- Zarakshan Mine Zarakshan Mine
- Coordinates: 32°54′11″N 67°41′55.2″E﻿ / ﻿32.90306°N 67.698667°E
- Country: Afghanistan
- Province: Ghazni Province
- District: Gelan District
- Elevation: 6,506 ft (1,983 m)

= Zarkashan Mine =

Mine in Ghazni, Afghanistan

Zarkashan is a mine located approximately 225 km south-west of Kabul in the Ghazni Province, Afghanistan. Ghazni city is approximately 93 km north of the project area. The German Geological survey conducted a reconnaissance survey in the mid-1960s and the Soviets and the Afghanistan Geological Survey (AGS) conducted exploration in the late 1960s and early 1970s. The mine is estimated to contain up to 7500 kilograms of gold.

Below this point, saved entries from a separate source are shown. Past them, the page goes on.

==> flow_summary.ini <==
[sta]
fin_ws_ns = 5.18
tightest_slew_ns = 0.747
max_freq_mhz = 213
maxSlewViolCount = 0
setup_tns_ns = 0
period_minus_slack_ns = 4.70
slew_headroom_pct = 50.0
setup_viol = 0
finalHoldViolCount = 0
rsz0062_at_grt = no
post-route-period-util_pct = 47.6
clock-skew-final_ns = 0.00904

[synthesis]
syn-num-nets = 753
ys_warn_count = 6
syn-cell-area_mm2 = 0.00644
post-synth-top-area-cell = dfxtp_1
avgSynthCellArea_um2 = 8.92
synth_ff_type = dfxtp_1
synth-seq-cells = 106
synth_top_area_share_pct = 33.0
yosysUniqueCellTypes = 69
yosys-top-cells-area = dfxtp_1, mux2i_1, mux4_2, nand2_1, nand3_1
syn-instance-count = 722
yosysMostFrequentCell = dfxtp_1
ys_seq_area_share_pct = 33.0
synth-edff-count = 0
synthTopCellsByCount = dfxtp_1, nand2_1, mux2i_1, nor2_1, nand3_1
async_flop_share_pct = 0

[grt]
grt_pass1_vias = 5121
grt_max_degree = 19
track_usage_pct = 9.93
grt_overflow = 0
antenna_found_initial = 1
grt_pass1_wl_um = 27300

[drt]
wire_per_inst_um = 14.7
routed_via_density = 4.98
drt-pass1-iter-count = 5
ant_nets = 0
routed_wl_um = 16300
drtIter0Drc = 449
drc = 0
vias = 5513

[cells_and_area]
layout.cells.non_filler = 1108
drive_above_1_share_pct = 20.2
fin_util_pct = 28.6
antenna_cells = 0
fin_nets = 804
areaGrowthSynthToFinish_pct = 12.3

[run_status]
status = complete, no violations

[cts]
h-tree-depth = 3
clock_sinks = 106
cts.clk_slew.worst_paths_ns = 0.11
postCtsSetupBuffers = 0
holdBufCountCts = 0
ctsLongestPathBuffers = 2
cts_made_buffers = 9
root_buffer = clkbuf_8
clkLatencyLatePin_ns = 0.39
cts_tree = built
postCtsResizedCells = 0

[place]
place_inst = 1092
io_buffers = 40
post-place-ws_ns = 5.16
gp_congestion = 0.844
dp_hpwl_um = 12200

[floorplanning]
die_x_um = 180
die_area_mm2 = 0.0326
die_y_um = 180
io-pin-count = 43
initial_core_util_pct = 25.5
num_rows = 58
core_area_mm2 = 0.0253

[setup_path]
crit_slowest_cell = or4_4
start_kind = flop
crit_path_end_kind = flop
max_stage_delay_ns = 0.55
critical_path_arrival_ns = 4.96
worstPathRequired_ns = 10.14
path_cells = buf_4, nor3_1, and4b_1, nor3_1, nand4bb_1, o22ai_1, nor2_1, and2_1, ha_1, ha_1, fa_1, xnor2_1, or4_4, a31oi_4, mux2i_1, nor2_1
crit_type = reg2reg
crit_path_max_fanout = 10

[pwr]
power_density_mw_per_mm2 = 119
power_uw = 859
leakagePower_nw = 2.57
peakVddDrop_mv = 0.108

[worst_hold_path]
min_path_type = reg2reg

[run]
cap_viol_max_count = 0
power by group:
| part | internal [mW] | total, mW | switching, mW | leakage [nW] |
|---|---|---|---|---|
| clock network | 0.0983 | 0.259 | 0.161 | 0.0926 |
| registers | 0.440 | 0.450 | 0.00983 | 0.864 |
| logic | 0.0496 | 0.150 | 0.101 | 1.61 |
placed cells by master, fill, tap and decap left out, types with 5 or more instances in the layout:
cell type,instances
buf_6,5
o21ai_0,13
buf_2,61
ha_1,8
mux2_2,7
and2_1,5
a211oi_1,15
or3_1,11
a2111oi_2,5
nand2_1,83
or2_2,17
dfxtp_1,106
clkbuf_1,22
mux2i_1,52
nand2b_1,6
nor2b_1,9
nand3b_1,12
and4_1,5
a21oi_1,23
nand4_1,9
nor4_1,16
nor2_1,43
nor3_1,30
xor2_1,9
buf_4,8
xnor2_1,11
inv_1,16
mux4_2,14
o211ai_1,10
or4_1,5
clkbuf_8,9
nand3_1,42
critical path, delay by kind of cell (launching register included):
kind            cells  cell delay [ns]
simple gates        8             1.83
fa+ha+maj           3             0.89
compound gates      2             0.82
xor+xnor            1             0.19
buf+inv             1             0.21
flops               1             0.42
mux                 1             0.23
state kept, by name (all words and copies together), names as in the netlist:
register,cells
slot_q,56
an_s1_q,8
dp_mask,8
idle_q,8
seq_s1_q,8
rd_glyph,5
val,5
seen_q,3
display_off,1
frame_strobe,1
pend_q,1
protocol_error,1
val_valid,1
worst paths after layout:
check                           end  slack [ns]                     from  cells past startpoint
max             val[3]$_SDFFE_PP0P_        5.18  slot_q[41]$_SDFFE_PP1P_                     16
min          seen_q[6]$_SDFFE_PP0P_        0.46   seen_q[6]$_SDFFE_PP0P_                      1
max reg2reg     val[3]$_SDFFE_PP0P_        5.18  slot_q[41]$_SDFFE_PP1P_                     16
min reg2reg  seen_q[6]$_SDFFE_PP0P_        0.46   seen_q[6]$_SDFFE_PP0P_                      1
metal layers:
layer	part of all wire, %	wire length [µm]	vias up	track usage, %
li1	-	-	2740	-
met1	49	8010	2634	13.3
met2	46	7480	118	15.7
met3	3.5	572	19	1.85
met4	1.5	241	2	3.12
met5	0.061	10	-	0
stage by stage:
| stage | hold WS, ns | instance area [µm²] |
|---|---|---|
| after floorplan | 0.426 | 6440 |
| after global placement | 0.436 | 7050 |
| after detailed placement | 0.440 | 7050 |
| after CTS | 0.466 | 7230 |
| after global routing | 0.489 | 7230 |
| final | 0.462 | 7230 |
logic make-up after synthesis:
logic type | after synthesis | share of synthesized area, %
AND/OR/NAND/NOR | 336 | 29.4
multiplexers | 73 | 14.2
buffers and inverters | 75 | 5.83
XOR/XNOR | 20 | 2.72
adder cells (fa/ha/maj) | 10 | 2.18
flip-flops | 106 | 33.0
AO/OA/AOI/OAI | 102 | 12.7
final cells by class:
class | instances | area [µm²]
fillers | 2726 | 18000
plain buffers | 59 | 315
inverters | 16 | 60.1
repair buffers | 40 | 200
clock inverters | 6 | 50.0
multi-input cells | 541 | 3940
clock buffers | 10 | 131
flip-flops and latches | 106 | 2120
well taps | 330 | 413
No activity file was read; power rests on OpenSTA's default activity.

Recently the USGS assessment of the mineral potential in Afghanistan included ongoing compilation of historic German and Soviet mapping, geophysics data, drilling, and sampling data, and incorporation into a GIS database using Esri products. There are many ancient open pits and underground workings that show that this area has been mined in the past. The grades obtained by the Soviet and AGS exploration team show that the skarn mineralization has a core of relatively high gold grades with a halo of lower grades. Four borehole lines were collected by Soviet geologists along the main channel of the Zarkashan River and initial results suggested deposits containing up to 500 mg per cubic meter.

Road access to the site from Kabul is on Highway A01, which is a paved highway. Power can potentially be brought in from the nearby grid at Ghazni, or from a dedicated self-supplied source.